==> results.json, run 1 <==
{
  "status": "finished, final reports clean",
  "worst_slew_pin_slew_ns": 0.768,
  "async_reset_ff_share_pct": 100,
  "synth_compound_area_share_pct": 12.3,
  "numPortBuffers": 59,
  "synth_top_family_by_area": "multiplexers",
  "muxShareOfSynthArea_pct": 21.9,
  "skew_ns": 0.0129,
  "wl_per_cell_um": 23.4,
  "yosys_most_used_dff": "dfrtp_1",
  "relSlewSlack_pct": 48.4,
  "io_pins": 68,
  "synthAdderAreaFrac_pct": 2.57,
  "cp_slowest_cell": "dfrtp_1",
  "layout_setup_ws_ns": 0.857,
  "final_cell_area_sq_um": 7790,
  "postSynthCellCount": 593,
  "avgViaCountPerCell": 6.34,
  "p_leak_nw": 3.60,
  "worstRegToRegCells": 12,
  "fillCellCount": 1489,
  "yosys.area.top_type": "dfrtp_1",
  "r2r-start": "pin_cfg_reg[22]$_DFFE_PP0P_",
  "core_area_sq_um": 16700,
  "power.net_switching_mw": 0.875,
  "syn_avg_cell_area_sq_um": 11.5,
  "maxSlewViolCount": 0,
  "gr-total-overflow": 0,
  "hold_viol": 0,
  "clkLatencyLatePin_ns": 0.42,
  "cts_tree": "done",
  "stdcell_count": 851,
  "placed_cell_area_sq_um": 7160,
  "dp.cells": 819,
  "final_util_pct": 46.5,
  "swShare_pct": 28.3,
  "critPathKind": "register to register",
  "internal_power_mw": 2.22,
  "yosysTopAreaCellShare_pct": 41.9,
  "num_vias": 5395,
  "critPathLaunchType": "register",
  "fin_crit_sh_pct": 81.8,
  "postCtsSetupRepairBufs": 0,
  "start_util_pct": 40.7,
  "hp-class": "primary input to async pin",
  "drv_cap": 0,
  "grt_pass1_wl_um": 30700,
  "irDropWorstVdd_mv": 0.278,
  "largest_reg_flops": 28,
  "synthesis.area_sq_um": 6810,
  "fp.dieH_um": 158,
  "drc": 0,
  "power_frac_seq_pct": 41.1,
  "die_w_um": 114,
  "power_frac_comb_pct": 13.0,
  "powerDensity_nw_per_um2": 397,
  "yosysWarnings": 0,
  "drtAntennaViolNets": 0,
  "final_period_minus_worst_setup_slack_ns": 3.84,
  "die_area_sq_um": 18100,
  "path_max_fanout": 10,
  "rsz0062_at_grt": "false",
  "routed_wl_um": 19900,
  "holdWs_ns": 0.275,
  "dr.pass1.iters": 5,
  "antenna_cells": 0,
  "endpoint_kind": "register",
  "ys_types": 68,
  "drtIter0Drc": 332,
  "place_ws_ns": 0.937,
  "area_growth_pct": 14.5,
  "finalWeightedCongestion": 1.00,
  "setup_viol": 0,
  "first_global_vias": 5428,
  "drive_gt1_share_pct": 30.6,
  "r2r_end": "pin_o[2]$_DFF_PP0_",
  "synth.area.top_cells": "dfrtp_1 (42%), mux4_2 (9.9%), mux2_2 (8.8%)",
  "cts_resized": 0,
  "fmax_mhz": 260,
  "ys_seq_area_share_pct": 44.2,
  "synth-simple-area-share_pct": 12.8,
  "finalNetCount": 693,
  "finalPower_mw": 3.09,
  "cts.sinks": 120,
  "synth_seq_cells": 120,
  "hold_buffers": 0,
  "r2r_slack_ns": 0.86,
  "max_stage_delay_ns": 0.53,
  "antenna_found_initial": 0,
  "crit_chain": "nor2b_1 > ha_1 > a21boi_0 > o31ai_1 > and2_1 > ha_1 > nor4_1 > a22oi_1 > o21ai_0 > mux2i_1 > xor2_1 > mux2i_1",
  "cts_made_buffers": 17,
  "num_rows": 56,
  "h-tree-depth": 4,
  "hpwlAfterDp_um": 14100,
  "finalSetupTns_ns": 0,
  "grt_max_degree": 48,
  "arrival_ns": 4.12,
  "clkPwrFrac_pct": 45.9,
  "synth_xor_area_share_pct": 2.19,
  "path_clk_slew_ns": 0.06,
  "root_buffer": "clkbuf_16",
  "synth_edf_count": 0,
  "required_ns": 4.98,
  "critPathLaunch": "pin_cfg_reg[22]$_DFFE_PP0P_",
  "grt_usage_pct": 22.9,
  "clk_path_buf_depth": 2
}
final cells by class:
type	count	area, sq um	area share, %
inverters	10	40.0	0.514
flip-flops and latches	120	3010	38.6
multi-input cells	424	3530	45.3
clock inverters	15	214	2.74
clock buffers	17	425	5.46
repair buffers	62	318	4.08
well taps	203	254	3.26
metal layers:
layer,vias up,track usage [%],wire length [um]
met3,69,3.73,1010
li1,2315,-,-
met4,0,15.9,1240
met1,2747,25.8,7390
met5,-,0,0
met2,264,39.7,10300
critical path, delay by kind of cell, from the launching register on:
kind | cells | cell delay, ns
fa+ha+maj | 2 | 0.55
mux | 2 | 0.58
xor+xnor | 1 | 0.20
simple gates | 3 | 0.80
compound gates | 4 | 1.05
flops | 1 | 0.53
### src/rtl/sar_converter_pkg.sv
// Purpose: Shared constants for the successive-approximation converter control.
// Assumes: 8-bit register port, one 125 MHz system clock.
// Notes: Converter clock is a one-cycle enable pulse, not a clock.
package sar_converter_pkg;
   // Register addresses
   localparam logic [7:0] CTRL_ADDR = 8'hD9;
   localparam logic [7:0] INSEL_ADDR = 8'hDA;
   localparam logic [7:0] LOW_ADDR = 8'hDC;
   localparam logic [7:0] HIGH_ADDR = 8'hDD;
   // Control register fields
   localparam int CTRL_DONE_BIT = 7;
   localparam int CTRL_START_BIT = 6;
   localparam int CTRL_DAC_BIT = 5;
   localparam int CTRL_ENABLE_BIT = 4;
   localparam int CTRL_RESULT_LEFT_ADJUST_BIT = 3;
   localparam int CTRL_CLK_LSB = 0;
   // Input-select register fields
   localparam int INSEL_CONNECT_BIT = 7;
   localparam int INSEL_TRIG_LSB = 4;
   localparam int INSEL_DIFFERENTIAL_SELECT_BIT = 3;
   localparam int INSEL_CHAN_LSB = 0;
   // Reset values
   localparam logic [7:0] CTRL_RESET = 8'h00;
   localparam logic [7:0] INSEL_RESET = 8'h00;
   // Result layout
   localparam int RESULT_BITS = 10;
   localparam int PAD_BITS = 6;
   localparam logic [9:0] MIDSCALE = 10'h200;
   // Conversion sequencing, in converter clock cycles
   localparam logic [3:0] ADC_CYCLES = 4'hD;
   localparam logic [3:0] DAC_CYCLES = 4'hB;
   localparam logic [3:0] SAMPLE_CYCLE = 4'h3;
   localparam logic [3:0] DAC_SHOW_CYCLE = 4'h7;
   // Internal converter clock: system clock/63, no faster than the target
   localparam int SYS_CLK_HZ = 125_000_000;
   localparam int CONV_CLK_HZ = 2_000_000;
   localparam int OSC_DIV_CYCLES = (SYS_CLK_HZ + CONV_CLK_HZ - 1) / CONV_CLK_HZ;
   localparam int PRESCALE_BITS = 7;
endpackage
* * * * * * * * *
*Exercise*
The records above should be repeated in full, exactly as given.

*Worked solution*
==> results.json, run 1 <==
{
  "status": "finished, final reports clean",
  "worst_slew_pin_slew_ns": 0.768,
  "async_reset_ff_share_pct": 100,
  "synth_compound_area_share_pct": 12.3,
  "numPortBuffers": 59,
  "synth_top_family_by_area": "multiplexers",
  "muxShareOfSynthArea_pct": 21.9,
  "skew_ns": 0.0129,
  "wl_per_cell_um": 23.4,
  "yosys_most_used_dff": "dfrtp_1",
  "relSlewSlack_pct": 48.4,
  "io_pins": 68,
  "synthAdderAreaFrac_pct": 2.57,
  "cp_slowest_cell": "dfrtp_1",
  "layout_setup_ws_ns": 0.857,
  "final_cell_area_sq_um": 7790,
  "postSynthCellCount": 593,
  "avgViaCountPerCell": 6.34,
  "p_leak_nw": 3.60,
  "worstRegToRegCells": 12,
  "fillCellCount": 1489,
  "yosys.area.top_type": "dfrtp_1",
  "r2r-start": "pin_cfg_reg[22]$_DFFE_PP0P_",
  "core_area_sq_um": 16700,
  "power.net_switching_mw": 0.875,
  "syn_avg_cell_area_sq_um": 11.5,
  "maxSlewViolCount": 0,
  "gr-total-overflow": 0,
  "hold_viol": 0,
  "clkLatencyLatePin_ns": 0.42,
  "cts_tree": "done",
  "stdcell_count": 851,
  "placed_cell_area_sq_um": 7160,
  "dp.cells": 819,
  "final_util_pct": 46.5,
  "swShare_pct": 28.3,
  "critPathKind": "register to register",
  "internal_power_mw": 2.22,
  "yosysTopAreaCellShare_pct": 41.9,
  "num_vias": 5395,
  "critPathLaunchType": "register",
  "fin_crit_sh_pct": 81.8,
  "postCtsSetupRepairBufs": 0,
  "start_util_pct": 40.7,
  "hp-class": "primary input to async pin",
  "drv_cap": 0,
  "grt_pass1_wl_um": 30700,
  "irDropWorstVdd_mv": 0.278,
  "largest_reg_flops": 28,
  "synthesis.area_sq_um": 6810,
  "fp.dieH_um": 158,
  "drc": 0,
  "power_frac_seq_pct": 41.1,
  "die_w_um": 114,
  "power_frac_comb_pct": 13.0,
  "powerDensity_nw_per_um2": 397,
  "yosysWarnings": 0,
  "drtAntennaViolNets": 0,
  "final_period_minus_worst_setup_slack_ns": 3.84,
  "die_area_sq_um": 18100,
  "path_max_fanout": 10,
  "rsz0062_at_grt": "false",
  "routed_wl_um": 19900,
  "holdWs_ns": 0.275,
  "dr.pass1.iters": 5,
  "antenna_cells": 0,
  "endpoint_kind": "register",
  "ys_types": 68,
  "drtIter0Drc": 332,
  "place_ws_ns": 0.937,
  "area_growth_pct": 14.5,
  "finalWeightedCongestion": 1.00,
  "setup_viol": 0,
  "first_global_vias": 5428,
  "drive_gt1_share_pct": 30.6,
  "r2r_end": "pin_o[2]$_DFF_PP0_",
  "synth.area.top_cells": "dfrtp_1 (42%), mux4_2 (9.9%), mux2_2 (8.8%)",
  "cts_resized": 0,
  "fmax_mhz": 260,
  "ys_seq_area_share_pct": 44.2,
  "synth-simple-area-share_pct": 12.8,
  "finalNetCount": 693,
  "finalPower_mw": 3.09,
  "cts.sinks": 120,
  "synth_seq_cells": 120,
  "hold_buffers": 0,
  "r2r_slack_ns": 0.86,
  "max_stage_delay_ns": 0.53,
  "antenna_found_initial": 0,
  "crit_chain": "nor2b_1 > ha_1 > a21boi_0 > o31ai_1 > and2_1 > ha_1 > nor4_1 > a22oi_1 > o21ai_0 > mux2i_1 > xor2_1 > mux2i_1",
  "cts_made_buffers": 17,
  "num_rows": 56,
  "h-tree-depth": 4,
  "hpwlAfterDp_um": 14100,
  "finalSetupTns_ns": 0,
  "grt_max_degree": 48,
  "arrival_ns": 4.12,
  "clkPwrFrac_pct": 45.9,
  "synth_xor_area_share_pct": 2.19,
  "path_clk_slew_ns": 0.06,
  "root_buffer": "clkbuf_16",
  "synth_edf_count": 0,
  "required_ns": 4.98,
  "critPathLaunch": "pin_cfg_reg[22]$_DFFE_PP0P_",
  "grt_usage_pct": 22.9,
  "clk_path_buf_depth": 2
}
final cells by class:
type	count	area, sq um	area share, %
inverters	10	40.0	0.514
flip-flops and latches	120	3010	38.6
multi-input cells	424	3530	45.3
clock inverters	15	214	2.74
clock buffers	17	425	5.46
repair buffers	62	318	4.08
well taps	203	254	3.26
metal layers:
layer,vias up,track usage [%],wire length [um]
met3,69,3.73,1010
li1,2315,-,-
met4,0,15.9,1240
met1,2747,25.8,7390
met5,-,0,0
met2,264,39.7,10300
critical path, delay by kind of cell, from the launching register on:
kind | cells | cell delay, ns
fa+ha+maj | 2 | 0.55
mux | 2 | 0.58
xor+xnor | 1 | 0.20
simple gates | 3 | 0.80
compound gates | 4 | 1.05
flops | 1 | 0.53
### src/rtl/sar_converter_pkg.sv
// Purpose: Shared constants for the successive-approximation converter control.
// Assumes: 8-bit register port, one 125 MHz system clock.
// Notes: Converter clock is a one-cycle enable pulse, not a clock.
package sar_converter_pkg;
   // Register addresses
   localparam logic [7:0] CTRL_ADDR = 8'hD9;
   localparam logic [7:0] INSEL_ADDR = 8'hDA;
   localparam logic [7:0] LOW_ADDR = 8'hDC;
   localparam logic [7:0] HIGH_ADDR = 8'hDD;
   // Control register fields
   localparam int CTRL_DONE_BIT = 7;
   localparam int CTRL_START_BIT = 6;
   localparam int CTRL_DAC_BIT = 5;
   localparam int CTRL_ENABLE_BIT = 4;
   localparam int CTRL_RESULT_LEFT_ADJUST_BIT = 3;
   localparam int CTRL_CLK_LSB = 0;
   // Input-select register fields
   localparam int INSEL_CONNECT_BIT = 7;
   localparam int INSEL_TRIG_LSB = 4;
   localparam int INSEL_DIFFERENTIAL_SELECT_BIT = 3;
   localparam int INSEL_CHAN_LSB = 0;
   // Reset values
   localparam logic [7:0] CTRL_RESET = 8'h00;
   localparam logic [7:0] INSEL_RESET = 8'h00;
   // Result layout
   localparam int RESULT_BITS = 10;
   localparam int PAD_BITS = 6;
   localparam logic [9:0] MIDSCALE = 10'h200;
   // Conversion sequencing, in converter clock cycles
   localparam logic [3:0] ADC_CYCLES = 4'hD;
   localparam logic [3:0] DAC_CYCLES = 4'hB;
   localparam logic [3:0] SAMPLE_CYCLE = 4'h3;
   localparam logic [3:0] DAC_SHOW_CYCLE = 4'h7;
   // Internal converter clock: system clock/63, no faster than the target
   localparam int SYS_CLK_HZ = 125_000_000;
   localparam int CONV_CLK_HZ = 2_000_000;
   localparam int OSC_DIV_CYCLES = (SYS_CLK_HZ + CONV_CLK_HZ - 1) / CONV_CLK_HZ;
   localparam int PRESCALE_BITS = 7;
endpackage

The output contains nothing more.